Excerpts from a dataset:
• • • •

What follows belongs to an exercise in optimizing a design on an open flow for small area; a production flow would make more cautious choices. Function was checked by simulation only, so behaviour that the tests miss may differ from the original. Power and IR drop assume default switching activity.

// mx_caster
module mx_caster (
    input  wire         clk,
    input  wire         rst,
    input  wire         in_valid,
    input  wire [3:0]   fmt,
    input  wire         src_fp16,
    input  wire [511:0] in_data,
    output reg          out_valid,
    output reg  [7:0]   out_scale,
    output reg  [255:0] out_elems,
    output reg  [5:0]   out_sat
);
==> flow/config.mk <==
export PLATFORM = sky130hd
export DESIGN_NAME = mx_caster
export DESIGN_NICKNAME = mx_caster
export VERILOG_FILES = /design/flow/design.v
export SDC_FILE = /design/flow/constraint.sdc
export NUM_CORES = 8
export LEC_CHECK = 0
export CAP_MARGIN = 30
export CORE_MARGIN = 2
export CORE_UTILIZATION = 40
export CTS_BUF_LIST = sky130_fd_sc_hd__clkbuf_8
export CTS_CLUSTER_DIAMETER = 80
export CTS_CLUSTER_SIZE = 12
export SLEW_MARGIN = 30
==> flow/constraint.sdc <==
create_clock -name core_clock -period 50.0 [get_ports {clk}]
set_input_delay 10.0000 -clock core_clock [delete_from_list [all_inputs] [get_ports {clk}]]
set_output_delay 10.0000 -clock core_clock [all_outputs]
set_load 0.01 [all_outputs]
standard.sh (not shown) runs the stock make flow with config.mk's settings and CLKGATE_MAP_FILE= SYNTH_SCRIPT=/design/flow/synth_recipe.tcl, a recipe that flattens the netlist after the stock synthesis.
==> flow/flow/run.sh <==
#!/bin/bash
# Own layout flow: the standard layout (standard.sh), with these changes.
#  - Synthesis is the standard synthesis script (synth_recipe.tcl and ORFS's
#    synth.tcl) with another ABC script, without the Kogge-Stone carry mapping
#    and with ADDER_MAP_FILE empty (no adder cells placed before ABC). It runs
#    once for each flow/abc_*.script, in parallel, and the netlist with the
#    smallest cell area goes on to the layout (SYNTH_NETLIST_FILES).
#  - Ports are buffered with sky130_fd_sc_hd__buf_1.
# Each tool's output goes to a log in this folder: own/<script>/..., own/*.log,
# flow.log and orfs/logs.
set -euo pipefail
W=$(pwd)
F=${FLOW_HOME:-/OpenROAD-flow-scripts/flow}
mkdir -p "$W/own"
pids=()
names=()
for s in "$W"/flow/abc_*.script; do
  n=$(basename "$s" .script)
  names+=("$n")
  sed -e "s#^source \$::env(SCRIPTS_DIR)/synth_preamble.tcl\$#&\nset abc_args [list -script $s {*}\$lib_args {*}\$lib_dont_use_args]#" \
      -e 's#"-extra-map $::env(FLOW_HOME)/platforms/common/lcu_kogge_stone.v"#""#' \
      "$F/scripts/synth.tcl" > "$W/own/core_$n.tcl"
  grep -q "$s" "$W/own/core_$n.tcl"
  if grep -q lcu_kogge_stone "$W/own/core_$n.tcl"; then echo "patch failed" >&2; exit 1; fi
  sed -e "s#\$::env(SCRIPTS_DIR)/synth.tcl#$W/own/core_$n.tcl#" "$W/synth_recipe.tcl" > "$W/own/synth_$n.tcl"
  grep -q "own/core_$n.tcl" "$W/own/synth_$n.tcl"
  make -C "$F" DESIGN_CONFIG="$W/config.mk" WORK_HOME="$W/own/$n" CLKGATE_MAP_FILE= \
      "SYNTH_SCRIPT=$W/own/synth_$n.tcl" "ADDER_MAP_FILE=" synth > "$W/own/$n.log" 2>&1 &
  pids+=($!)
done
for i in "${!pids[@]}"; do
  n=${names[$i]}
  if wait "${pids[$i]}"; then
    st="$W/own/$n/reports/sky130hd/mx_caster/base/synth_stat.txt"
    a=$(grep -E "Chip area for module" "$st" 2>/dev/null | tail -1 | awk '{print $NF}' || true)
    [[ -n "$a" ]] && echo "$n $a" >> "$W/own/areas.txt"
  else
    echo "$n failed" >> "$W/own/failed.txt"
  fi
done
# the smallest netlist, among those within 20% of the median (a guard against
# a script that lost logic)
best=$(awk '{print $2, $1}' "$W/own/areas.txt" | sort -g | awk '{a[NR]=$1; n[NR]=$2} END {m=a[int((NR+1)/2)]; for (i=1;i<=NR;i++) if (a[i] >= 0.8*m) {print n[i]; exit}}')
[[ -n "$best" ]]
echo "best $best" >> "$W/own/best.txt"
cp "$W/own/$best/results/sky130hd/mx_caster/base/1_2_yosys.v" "$W/own/netlist.v"
bash "$W/standard.sh" "SYNTH_NETLIST_FILES=$W/own/netlist.v" \
    "BUFFER_PORTS_ARGS=-buffer_cell sky130_fd_sc_hd__buf_1" finish > "$W/flow.log" 2>&1
==> flow/flow/abc_h1.script <==
strash
&get -n
&deepsyn -T 700 -S 3
&deepsyn -T 700 -S 11
&deepsyn -T 700 -S 5
&put
dch -f
amap -x -A 32 -F 16
topo
==> flow/flow/abc_h2.script <==
strash
&get -n
&deepsyn -T 700 -S 41
&deepsyn -T 700 -S 7
&deepsyn -T 700 -S 13
&put
dch -f
amap -x -A 32 -F 16
topo
==> flow/flow/abc_h3.script <==
strash
&get -n
&deepsyn -T 700 -S 19
&deepsyn -T 700 -S 17
&deepsyn -T 700 -S 23
&put
dch -f
amap -x -A 32 -F 16
topo
==> flow/flow/abc_h4.script <==
strash
&get -n
&deepsyn -T 700 -S 53
&deepsyn -T 700 -S 29
&deepsyn -T 700 -S 31
&put
dch -f
amap -x -A 32 -F 16
topo
==> flow/flow/abc_h5.script <==
strash
&get -n
&deepsyn -T 700 -S 47
&deepsyn -T 700 -S 37
&deepsyn -T 700 -S 43
&put
dch -f
amap -x -A 32 -F 16
topo
==> flow/flow/abc_h6.script <==
strash
&get -n
&deepsyn -T 700 -S 59
&deepsyn -T 700 -S 61
&deepsyn -T 700 -S 67
&put
dch -f
amap -x -A 32 -F 16
topo
==> flow/flow/abc_h7.script <==
strash
&get -n
&deepsyn -T 700 -S 2
&deepsyn -T 700 -S 71
&deepsyn -T 700 -S 73
&put
dch -f
amap -x -A 32 -F 16
topo
==> flow/flow/abc_h8.script <==
strash
&get -n
&deepsyn -T 700 -S 17
&deepsyn -T 700 -S 79
&deepsyn -T 700 -S 83
&put
dch -f
amap -x -A 32 -F 16
topo
The baseline completed without violations.
Source: an optimization exercise on an open RTL-to-GDS flow (aim: small area, a short achievable clock period and few clock cycles per item). Production flows keep margins and buffers that such runs may drop. In this exercise RTL edits were held to simulation tests only and were not proved equivalent to the original.

## qg_spread_quant
module qg_spread_quant (
    input  wire         clk,
    input  wire         rst,
    input  wire         in_valid,
    output wire         in_ready,
    input  wire         in_first,    
    input  wire         in_blank,    
    input  wire         in_dots,     
    input  wire         in_grey3,    
    input  wire [16:0]  in_share,    
    input  wire [15:0]  in_gain,     
    input  wire [2:0]   in_lev,      
    input  wire [127:0] in_vol,      
    output reg          out_valid,
    output reg  [2:0]   out_lev,
    output reg          out_clip
);
    assign in_ready = 1'b1;
    reg         s1_valid;
    reg         s1_first, s1_blank, s1_dots, s1_grey3;
    reg [16:0]  s1_share;
    reg [15:0]  s1_ngain;    
    reg [2:0]   s1_lev;
    reg [111:0] s1_vol;
    always @(posedge clk) begin
        s1_valid <= in_valid && !rst;
        s1_first <= in_first;
        s1_blank <= in_blank;
        s1_dots  <= in_dots;
        s1_grey3 <= in_grey3;
        s1_share <= in_share;
        s1_ngain <= ~(in_dots ? 16'h4000 : in_gain);
        s1_lev   <= in_lev;
        s1_vol   <= in_vol[127:16];
    end
    genvar gi;
    wire [18:-1] bs = {2'b00, s1_share, 1'b0};     
    wire [15:0]  bg = ~s1_ngain;
    wire [32:0] mul_a, mul_b;
    wire bn0 = bs[1];
    wire b10 = bs[0] ^ 1'b0;
    wire b20 = (bs[1] & ~bs[0] & ~1'b0) | (~bs[1] & bs[0] & 1'b0);
    wire bp0_0 = ((b10 & bg[0]) | (b20 & 1'b0)) ^ bn0;
    wire bp0_1 = ((b10 & bg[1]) | (b20 & bg[0])) ^ bn0;
    wire bp0_2 = ((b10 & bg[2]) | (b20 & bg[1])) ^ bn0;
    wire bp0_3 = ((b10 & bg[3]) | (b20 & bg[2])) ^ bn0;
    wire bp0_4 = ((b10 & bg[4]) | (b20 & bg[3])) ^ bn0;
    wire bp0_5 = ((b10 & bg[5]) | (b20 & bg[4])) ^ bn0;
    wire bp0_6 = ((b10 & bg[6]) | (b20 & bg[5])) ^ bn0;
    wire bp0_7 = ((b10 & bg[7]) | (b20 & bg[6])) ^ bn0;
    wire bp0_8 = ((b10 & bg[8]) | (b20 & bg[7])) ^ bn0;
    wire bp0_9 = ((b10 & bg[9]) | (b20 & bg[8])) ^ bn0;
    wire bp0_10 = ((b10 & bg[10]) | (b20 & bg[9])) ^ bn0;
  ...
Size: roughly 180 I/O pins.
clock: 36.0 ns
lec_check: 0
abc_area: 1
cap_margin: 20
core_margin: 2
core_utilization: 40
cts_cluster_diameter: 100
cts_cluster_size: 22
place_density: 0.6
slew_margin: 20
standard.sh (not shown) runs the stock make flow with config.mk's settings and CLKGATE_MAP_FILE= SYNTH_SCRIPT=/design/flow/synth_recipe.tcl, a recipe that flattens the netlist after the stock synthesis.
==> flow/flow/run.sh <==
#!/bin/bash
# The standard layout, except that the ports are buffered with the
# smallest buffer (sky130_fd_sc_hd__buf_1) instead of the delay cell
# buffer_ports picks by itself, and clock tree synthesis uses smaller
# leaf buffers and adds no dummy loads.  Synthesis is the standard one.
set -euo pipefail
bash standard.sh synth > synth.log 2>&1
bash standard.sh "BUFFER_PORTS_ARGS=-buffer_cell sky130_fd_sc_hd__buf_1" \
    "CTS_ARGS=-sink_clustering_enable -repair_clock_nets -sink_clustering_size 20 -sink_clustering_max_diameter 50 -sink_clustering_buffer sky130_fd_sc_hd__clkbuf_8 -dont_use_dummy_load" \
    finish > layout.log 2>&1
Testbench counts at the start, summed over its fixed seeds: cycles 40,016, items 40,000.
Rerun with:
==> flow/flow/run.sh (replaced) <==
#!/bin/bash
# The standard layout, except that the ports are buffered with the
# smallest buffer (sky130_fd_sc_hd__buf_1) instead of the delay cell
# buffer_ports picks by itself, and clock tree synthesis adds no dummy
# loads.  Synthesis is the standard one.
set -euo pipefail
bash standard.sh synth > synth.log 2>&1
bash standard.sh "BUFFER_PORTS_ARGS=-buffer_cell sky130_fd_sc_hd__buf_1" \
    "CTS_ARGS=-sink_clustering_enable -repair_clock_nets -sink_clustering_size 22 -sink_clustering_max_diameter 100 -dont_use_dummy_load" \
    finish > layout.log 2>&1
Worst setup slack loses 0.0031 ns.
Count of clock-buffer cells in the layout came out lower by 16.
Sequential cell count does not change.
Synthesized area does not change.
Rerun with:
--- a/flow/flow/run.sh
+++ b/flow/flow/run.sh
@@ -9 +9 @@
-    "CTS_ARGS=-sink_clustering_enable -repair_clock_nets -sink_clustering_size 22 -sink_clustering_max_diameter 100 -dont_use_dummy_load" \
+    "CTS_ARGS=-sink_clustering_enable -repair_clock_nets -sink_clustering_size 30 -sink_clustering_max_diameter 50 -dont_use_dummy_load" \
=> The changed run produced a clean layout. Worst setup slack gets worse by 0.015 ns. Wire length increases slightly. First-iteration DRC count increases slightly. Synthesized area does not change. Via count increases slightly.

afterwards: timing with drivers on the ports:
In the flow no input, the clock included, has a driving cell. The finished layouts below were timed again as built, in two steps.
Step 1 assumes that a clkbuf_16 drives the clock port and a buf_2 every other input.
Step 2, shift: input delay + t, output delay - t, t = (earliest + latest rising clock arrival at the registers) / 2. This alone moves slack from input paths to output paths.
a / b / c = ideal / step 1 / step 2; a / b = the first two.
run	t (ns)	setup WS [ns]	worst setup path after step 2
the first run	0.595	27.754 / 27.693 / 28.071	input to register
the second run	0.599	27.751 / 27.689 / 28.068	input to register
the third run	0.622	27.736 / 27.674 / 28.057	input to register
After both steps every run listed still meets setup and hold.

• • • •

=== What you should do ===
Give back the records above exactly, limited to the lines between the one holding "export CTS_BUF_LIST = sky130_fd_sc_hd__clkbuf_8" and the one holding "# Own layout", inclusive.

=== Result for this exercise ===
export CTS_BUF_LIST = sky130_fd_sc_hd__clkbuf_8
export CTS_CLUSTER_DIAMETER = 80
export CTS_CLUSTER_SIZE = 12
export SLEW_MARGIN = 30
==> flow/constraint.sdc <==
create_clock -name core_clock -period 50.0 [get_ports {clk}]
set_input_delay 10.0000 -clock core_clock [delete_from_list [all_inputs] [get_ports {clk}]]
set_output_delay 10.0000 -clock core_clock [all_outputs]
set_load 0.01 [all_outputs]
standard.sh (not shown) runs the stock make flow with config.mk's settings and CLKGATE_MAP_FILE= SYNTH_SCRIPT=/design/flow/synth_recipe.tcl, a recipe that flattens the netlist after the stock synthesis.
==> flow/flow/run.sh <==
#!/bin/bash
# Own layout flow: the standard layout (standard.sh), with these changes.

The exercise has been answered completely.